International organisations lie next to Government offices in downtown Chisinau.

The UN delivers aid and advice, and is working hard to dismantle potential ethnic and political conflicts -- before they explode.

The World Bank and the IMF have both lent substantial amounts of money to Moldova over the last ten years.


Moldova has to pay back these loans to the West This year the Moldovan government is supposed to pay 40 percent of the county's GDP in debts and interest, rising to 70% next year.


The Moldovan electorate voted the communists back to power in February this year - and gave them absolute majority. The president's chief political adviser, Victor Doras, questions the effectiveness of the world bank and IMF loans on his stricken country.

VICTOR DORAS, Chief Political Adviser to the President

23:38

"I believe there is still some life left in the patient. In many ways -

the prescribed cure didn't give the expected results - rather the opposite.

But it is hard to say, whether to blame the IMF, the World Bank or our own governments.

They prescribe a cure - but if it doesn't help, they ought to try something else.

But if you use the same cure year after year - the money is lost".

24:28

To make Moldova's imposible situation even worse, the country is divided along the river Dniestr -

- into Moldova proper and TransDniestr, the communist break-away region east of the river.

GRAPHICS:

24:40

Before Stalin's annexation of Moldova the region east of Dniestr was part of Ukraine.

After the annexation Moldova and TranDniestr became ONE republic in the Soviet Union -- until its collapse.

After a brief but bloody civilwar in 1992, the country was divided. The wide boulevards in Tiraspol are half empty. Monuments of various kinds remind people of past heroes and battles -

there are monuments for the dead - and for glorious tanks.

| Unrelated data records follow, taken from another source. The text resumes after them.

==> src/rtl/dcp_div_pipe.sv <==
`timescale 1ns / 1ps
// ----------------------------------------------------------------------------
// dcp_div_pipe
// Pipelined restoring divider, one quotient bit per stage, several lanes
// sharing one divisor. The quotient must fit in QW bits.
// ----------------------------------------------------------------------------
module dcp_div_pipe #(
    parameter int LANES = 2,
    parameter int DW    = 41,
    parameter int VW    = 25,
    parameter int QW    = 17,
    parameter int SW    = 1
) (
    input  logic                        i_clk,
    input  logic                        i_rst_n,
    input  logic                        i_en,
    input  logic                        i_valid,
    input  logic [LANES-1:0][DW-1:0]    i_dividend,
    input  logic [VW-1:0]               i_divisor,
    input  logic [SW-1:0]               i_side,
    output logic                        o_valid,
    output logic [LANES-1:0][QW-1:0]    o_quot,
    output logic [SW-1:0]               o_side
);

    localparam int CW = (DW > VW + QW) ? DW : VW + QW;

    logic                     r_valid [1:QW];
    logic [LANES-1:0][DW-1:0] r_rem   [1:QW];
    logic [LANES-1:0][QW-1:0] r_quot  [1:QW];
    logic [VW-1:0]            r_div   [1:QW];
    logic [SW-1:0]            r_side  [1:QW];

    genvar j;
    generate
        for (j = 0; j < QW; j++) begin : g_stage
            localparam int B = QW - 1 - j;

            logic                     s_valid;
            logic [LANES-1:0][DW-1:0] s_rem;
            logic [LANES-1:0][QW-1:0] s_quot;
            logic [VW-1:0]            s_div;
            logic [SW-1:0]            s_side;
            logic [LANES-1:0][DW-1:0] n_rem;
            logic [LANES-1:0][QW-1:0] n_quot;
            logic [CW-1:0]            trial;

            if (j == 0) begin : g_first
                assign s_valid = i_valid;
                assign s_rem   = i_dividend;
                assign s_quot  = '0;
                assign s_div   = i_divisor;
                assign s_side  = i_side;
            end else begin : g_next
                assign s_valid = r_valid[j];
                assign s_rem   = r_rem[j];
                assign s_quot  = r_quot[j];
                assign s_div   = r_div[j];
                assign s_side  = r_side[j];
            end

            // One compare and subtract per lane at this quotient bit.
            assign trial = CW'(s_div) << B;

            always_comb begin
                n_rem  = s_rem;
                n_quot = s_quot;
                for (int l = 0; l < LANES; l++) begin
                    if (CW'(s_rem[l]) >= trial) begin
                        n_rem[l]     = DW'(CW'(s_rem[l]) - trial);
                        n_quot[l][B] = 1'b1;
                    end
                end
            end

            always_ff @(posedge i_clk) begin
                if (!i_rst_n) begin
                    r_valid[j+1] <= 1'b0;
                end else if (i_en) begin
                    r_valid[j+1] <= s_valid;
                end
            end

            always_ff @(posedge i_clk) begin
                if (i_en) begin
                    r_rem[j+1]  <= n_rem;
                    r_quot[j+1] <= n_quot;
                    r_div[j+1]  <= s_div;
                    r_side[j+1] <= s_side;
                end
            end
        end
    endgenerate

    assign o_valid = r_valid[QW];
    assign o_quot  = r_quot[QW];
    assign o_side  = r_side[QW];

endmodule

The two presidents - Smirnov from TransDniestr to the left, and Voronin from Moldova - meet regularly, assisted and guided by the OSCE - the European Organisatoion for Security and Cooperation.


The day we visited Tiraspol, the two presidents signed three agreements.

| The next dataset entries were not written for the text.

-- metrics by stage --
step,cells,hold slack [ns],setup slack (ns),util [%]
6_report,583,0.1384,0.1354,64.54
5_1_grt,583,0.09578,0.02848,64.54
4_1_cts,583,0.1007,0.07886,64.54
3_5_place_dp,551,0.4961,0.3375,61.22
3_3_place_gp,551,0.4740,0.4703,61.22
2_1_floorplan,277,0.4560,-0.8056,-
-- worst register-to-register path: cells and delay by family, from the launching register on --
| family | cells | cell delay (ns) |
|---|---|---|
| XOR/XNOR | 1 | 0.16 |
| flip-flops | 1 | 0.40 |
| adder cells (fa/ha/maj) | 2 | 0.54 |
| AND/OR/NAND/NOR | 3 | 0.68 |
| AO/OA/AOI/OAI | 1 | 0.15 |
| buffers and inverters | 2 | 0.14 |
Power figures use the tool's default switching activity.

But they don't like each other - and the conflict is explosive.


Today 45.000 tons of Soviet military equipment and ammunition is stored in TransDniestr - supposedly controlled by the Russians, as long as they stay.

Smirnov claims that it all belongs to the people of TransDniestr. He refuses to give it up or even destroy parts of it without compensation – or to let the Russian forces withdraw.

IGOR SMIRNOV, President, TransDniestr

25:52

"Legally it belongs to the people of TransDniestr.


"Are you willing to assist in the destruction of some of these weapons?"


We do not want to the Russian army to withdraw from here.

The presence of the Russian army is the only physical guarantee we have - except for all the political statements and all the proclamations being issued of all the other parties, as guarantees.

Our people saw that very clearly in 92, when you were here".

26:28

In 1992 the conflict was about ethnic animosities – now its mainly about economics.


Smirnov controls TransDniestr's economy through his company SHERIFF.

Sheriff owns gas-stations, super-markets and is at present building a gigantic stadium with two swimming-pools and a hotel for tens of millions of dollars.


Moldova is deperate for the industy set up across the river.


Until the conflict is solved, soldiers still patrol along the river. Repairing this bridge across the Dniestr is a step in the right direction.


Back in Moldova, Victor Doras, the political adviser to President Voronin, can take stock of his country's situation -

- one in five live outside the cash-economy,

- one in two live below the poverty line -

- and every third Moldovan in the workforce - has left the country.

VICTOR DORAS, Presidential Adviser

27.25

"Even though Europe would like to turn a blind eye, it is impossible to ignore this poor country in the middle of Europe"








Returning to the churches in Chisinau - weddings continue.

The young ones will have to rely on help from the parents if possible -

- and they’ll probably never have more than one child -


They are, however, still full of hope


MARIANA BALTA,

Student

"I hope that we will be happy together -

- and that we will have a future -

- where we are happy and healthy and will see our dreams come true!"